Task inputs:

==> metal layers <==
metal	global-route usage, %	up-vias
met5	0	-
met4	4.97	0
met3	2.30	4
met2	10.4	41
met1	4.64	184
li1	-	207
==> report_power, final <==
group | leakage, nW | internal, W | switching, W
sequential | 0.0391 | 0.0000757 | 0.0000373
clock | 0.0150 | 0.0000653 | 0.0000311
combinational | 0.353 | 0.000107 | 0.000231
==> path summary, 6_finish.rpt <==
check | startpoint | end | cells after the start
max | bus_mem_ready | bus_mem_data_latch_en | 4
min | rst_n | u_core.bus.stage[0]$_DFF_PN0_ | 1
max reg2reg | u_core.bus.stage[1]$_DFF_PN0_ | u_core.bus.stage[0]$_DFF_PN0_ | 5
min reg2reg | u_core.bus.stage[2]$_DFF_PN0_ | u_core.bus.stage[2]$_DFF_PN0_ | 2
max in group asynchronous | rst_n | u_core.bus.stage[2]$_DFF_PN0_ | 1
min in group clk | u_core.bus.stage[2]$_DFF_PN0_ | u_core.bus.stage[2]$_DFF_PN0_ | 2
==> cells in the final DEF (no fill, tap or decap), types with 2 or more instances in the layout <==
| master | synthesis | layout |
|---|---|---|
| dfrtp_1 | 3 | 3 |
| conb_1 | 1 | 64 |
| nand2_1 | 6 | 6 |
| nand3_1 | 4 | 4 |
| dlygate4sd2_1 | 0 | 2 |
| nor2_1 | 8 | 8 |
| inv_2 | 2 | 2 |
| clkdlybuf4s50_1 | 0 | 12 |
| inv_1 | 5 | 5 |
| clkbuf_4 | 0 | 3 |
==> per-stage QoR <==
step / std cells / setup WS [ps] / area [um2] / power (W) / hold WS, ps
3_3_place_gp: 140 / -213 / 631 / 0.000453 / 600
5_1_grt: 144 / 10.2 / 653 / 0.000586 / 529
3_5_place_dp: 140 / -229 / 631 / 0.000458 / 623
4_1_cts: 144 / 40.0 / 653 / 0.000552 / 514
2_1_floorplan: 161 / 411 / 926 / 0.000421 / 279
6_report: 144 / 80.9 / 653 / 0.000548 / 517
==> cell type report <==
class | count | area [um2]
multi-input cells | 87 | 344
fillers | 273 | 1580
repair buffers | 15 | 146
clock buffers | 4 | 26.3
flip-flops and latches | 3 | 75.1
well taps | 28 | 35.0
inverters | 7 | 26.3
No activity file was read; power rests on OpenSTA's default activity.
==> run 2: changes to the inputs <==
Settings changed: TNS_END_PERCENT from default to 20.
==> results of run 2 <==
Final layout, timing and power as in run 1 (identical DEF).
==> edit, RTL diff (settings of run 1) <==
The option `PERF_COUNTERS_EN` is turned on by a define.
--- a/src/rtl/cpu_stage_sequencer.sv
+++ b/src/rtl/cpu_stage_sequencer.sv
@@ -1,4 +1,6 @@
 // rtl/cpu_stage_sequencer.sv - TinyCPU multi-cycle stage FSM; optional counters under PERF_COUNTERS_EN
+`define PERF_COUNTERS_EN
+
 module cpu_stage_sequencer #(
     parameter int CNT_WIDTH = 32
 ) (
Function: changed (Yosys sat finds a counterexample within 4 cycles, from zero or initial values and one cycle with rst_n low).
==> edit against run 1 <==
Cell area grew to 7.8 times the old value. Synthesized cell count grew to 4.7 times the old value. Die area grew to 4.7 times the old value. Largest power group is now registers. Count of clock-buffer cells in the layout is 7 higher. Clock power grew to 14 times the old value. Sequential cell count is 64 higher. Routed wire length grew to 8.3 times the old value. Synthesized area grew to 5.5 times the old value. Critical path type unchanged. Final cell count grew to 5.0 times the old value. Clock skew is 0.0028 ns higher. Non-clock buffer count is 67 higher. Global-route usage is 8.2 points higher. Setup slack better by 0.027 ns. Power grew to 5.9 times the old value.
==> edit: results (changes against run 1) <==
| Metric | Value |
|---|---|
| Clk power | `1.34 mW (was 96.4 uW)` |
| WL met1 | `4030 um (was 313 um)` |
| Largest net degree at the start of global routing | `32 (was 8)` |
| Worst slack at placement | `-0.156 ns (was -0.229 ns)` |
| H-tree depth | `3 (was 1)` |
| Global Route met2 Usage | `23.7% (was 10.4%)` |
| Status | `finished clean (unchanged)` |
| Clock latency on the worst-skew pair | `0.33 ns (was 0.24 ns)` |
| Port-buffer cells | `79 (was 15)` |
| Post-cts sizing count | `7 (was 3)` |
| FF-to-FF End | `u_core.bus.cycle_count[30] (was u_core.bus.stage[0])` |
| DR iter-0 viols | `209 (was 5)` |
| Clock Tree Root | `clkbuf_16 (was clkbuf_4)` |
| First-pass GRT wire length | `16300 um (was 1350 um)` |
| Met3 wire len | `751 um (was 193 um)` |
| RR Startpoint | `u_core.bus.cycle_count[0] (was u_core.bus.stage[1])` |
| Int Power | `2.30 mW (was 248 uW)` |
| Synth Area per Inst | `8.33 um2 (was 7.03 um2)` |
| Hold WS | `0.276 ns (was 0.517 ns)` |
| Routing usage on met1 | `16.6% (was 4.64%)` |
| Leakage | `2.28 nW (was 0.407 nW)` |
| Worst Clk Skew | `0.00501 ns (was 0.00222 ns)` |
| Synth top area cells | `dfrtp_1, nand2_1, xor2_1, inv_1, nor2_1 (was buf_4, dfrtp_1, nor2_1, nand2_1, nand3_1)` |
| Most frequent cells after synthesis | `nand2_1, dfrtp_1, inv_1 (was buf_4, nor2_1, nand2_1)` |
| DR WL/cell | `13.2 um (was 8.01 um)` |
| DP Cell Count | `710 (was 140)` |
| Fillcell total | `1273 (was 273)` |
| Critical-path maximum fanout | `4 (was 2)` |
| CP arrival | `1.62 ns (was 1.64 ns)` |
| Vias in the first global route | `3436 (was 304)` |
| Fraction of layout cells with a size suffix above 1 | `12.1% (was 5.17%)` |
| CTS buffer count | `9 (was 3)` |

Problem description: Output the listing exactly, from first line to last.

Reply:
==> metal layers <==
metal	global-route usage, %	up-vias
met5	0	-
met4	4.97	0
met3	2.30	4
met2	10.4	41
met1	4.64	184
li1	-	207
==> report_power, final <==
group | leakage, nW | internal, W | switching, W
sequential | 0.0391 | 0.0000757 | 0.0000373
clock | 0.0150 | 0.0000653 | 0.0000311
combinational | 0.353 | 0.000107 | 0.000231
==> path summary, 6_finish.rpt <==
check | startpoint | end | cells after the start
max | bus_mem_ready | bus_mem_data_latch_en | 4
min | rst_n | u_core.bus.stage[0]$_DFF_PN0_ | 1
max reg2reg | u_core.bus.stage[1]$_DFF_PN0_ | u_core.bus.stage[0]$_DFF_PN0_ | 5
min reg2reg | u_core.bus.stage[2]$_DFF_PN0_ | u_core.bus.stage[2]$_DFF_PN0_ | 2
max in group asynchronous | rst_n | u_core.bus.stage[2]$_DFF_PN0_ | 1
min in group clk | u_core.bus.stage[2]$_DFF_PN0_ | u_core.bus.stage[2]$_DFF_PN0_ | 2
==> cells in the final DEF (no fill, tap or decap), types with 2 or more instances in the layout <==
| master | synthesis | layout |
|---|---|---|
| dfrtp_1 | 3 | 3 |
| conb_1 | 1 | 64 |
| nand2_1 | 6 | 6 |
| nand3_1 | 4 | 4 |
| dlygate4sd2_1 | 0 | 2 |
| nor2_1 | 8 | 8 |
| inv_2 | 2 | 2 |
| clkdlybuf4s50_1 | 0 | 12 |
| inv_1 | 5 | 5 |
| clkbuf_4 | 0 | 3 |
==> per-stage QoR <==
step / std cells / setup WS [ps] / area [um2] / power (W) / hold WS, ps
3_3_place_gp: 140 / -213 / 631 / 0.000453 / 600
5_1_grt: 144 / 10.2 / 653 / 0.000586 / 529
3_5_place_dp: 140 / -229 / 631 / 0.000458 / 623
4_1_cts: 144 / 40.0 / 653 / 0.000552 / 514
2_1_floorplan: 161 / 411 / 926 / 0.000421 / 279
6_report: 144 / 80.9 / 653 / 0.000548 / 517
==> cell type report <==
class | count | area [um2]
multi-input cells | 87 | 344
fillers | 273 | 1580
repair buffers | 15 | 146
clock buffers | 4 | 26.3
flip-flops and latches | 3 | 75.1
well taps | 28 | 35.0
inverters | 7 | 26.3
No activity file was read; power rests on OpenSTA's default activity.
==> run 2: changes to the inputs <==
Settings changed: TNS_END_PERCENT from default to 20.
==> results of run 2 <==
Final layout, timing and power as in run 1 (identical DEF).
==> edit, RTL diff (settings of run 1) <==
The option `PERF_COUNTERS_EN` is turned on by a define.
--- a/src/rtl/cpu_stage_sequencer.sv
+++ b/src/rtl/cpu_stage_sequencer.sv
@@ -1,4 +1,6 @@
 // rtl/cpu_stage_sequencer.sv - TinyCPU multi-cycle stage FSM; optional counters under PERF_COUNTERS_EN
+`define PERF_COUNTERS_EN
+
 module cpu_stage_sequencer #(
     parameter int CNT_WIDTH = 32
 ) (
Function: changed (Yosys sat finds a counterexample within 4 cycles, from zero or initial values and one cycle with rst_n low).
==> edit against run 1 <==
Cell area grew to 7.8 times the old value. Synthesized cell count grew to 4.7 times the old value. Die area grew to 4.7 times the old value. Largest power group is now registers. Count of clock-buffer cells in the layout is 7 higher. Clock power grew to 14 times the old value. Sequential cell count is 64 higher. Routed wire length grew to 8.3 times the old value. Synthesized area grew to 5.5 times the old value. Critical path type unchanged. Final cell count grew to 5.0 times the old value. Clock skew is 0.0028 ns higher. Non-clock buffer count is 67 higher. Global-route usage is 8.2 points higher. Setup slack better by 0.027 ns. Power grew to 5.9 times the old value.
==> edit: results (changes against run 1) <==
| Metric | Value |
|---|---|
| Clk power | `1.34 mW (was 96.4 uW)` |
| WL met1 | `4030 um (was 313 um)` |
| Largest net degree at the start of global routing | `32 (was 8)` |
| Worst slack at placement | `-0.156 ns (was -0.229 ns)` |
| H-tree depth | `3 (was 1)` |
| Global Route met2 Usage | `23.7% (was 10.4%)` |
| Status | `finished clean (unchanged)` |
| Clock latency on the worst-skew pair | `0.33 ns (was 0.24 ns)` |
| Port-buffer cells | `79 (was 15)` |
| Post-cts sizing count | `7 (was 3)` |
| FF-to-FF End | `u_core.bus.cycle_count[30] (was u_core.bus.stage[0])` |
| DR iter-0 viols | `209 (was 5)` |
| Clock Tree Root | `clkbuf_16 (was clkbuf_4)` |
| First-pass GRT wire length | `16300 um (was 1350 um)` |
| Met3 wire len | `751 um (was 193 um)` |
| RR Startpoint | `u_core.bus.cycle_count[0] (was u_core.bus.stage[1])` |
| Int Power | `2.30 mW (was 248 uW)` |
| Synth Area per Inst | `8.33 um2 (was 7.03 um2)` |
| Hold WS | `0.276 ns (was 0.517 ns)` |
| Routing usage on met1 | `16.6% (was 4.64%)` |
| Leakage | `2.28 nW (was 0.407 nW)` |
| Worst Clk Skew | `0.00501 ns (was 0.00222 ns)` |
| Synth top area cells | `dfrtp_1, nand2_1, xor2_1, inv_1, nor2_1 (was buf_4, dfrtp_1, nor2_1, nand2_1, nand3_1)` |
| Most frequent cells after synthesis | `nand2_1, dfrtp_1, inv_1 (was buf_4, nor2_1, nand2_1)` |
| DR WL/cell | `13.2 um (was 8.01 um)` |
| DP Cell Count | `710 (was 140)` |
| Fillcell total | `1273 (was 273)` |
| Critical-path maximum fanout | `4 (was 2)` |
| CP arrival | `1.62 ns (was 1.64 ns)` |
| Vias in the first global route | `3436 (was 304)` |
| Fraction of layout cells with a size suffix above 1 | `12.1% (was 5.17%)` |
| CTS buffer count | `9 (was 3)` |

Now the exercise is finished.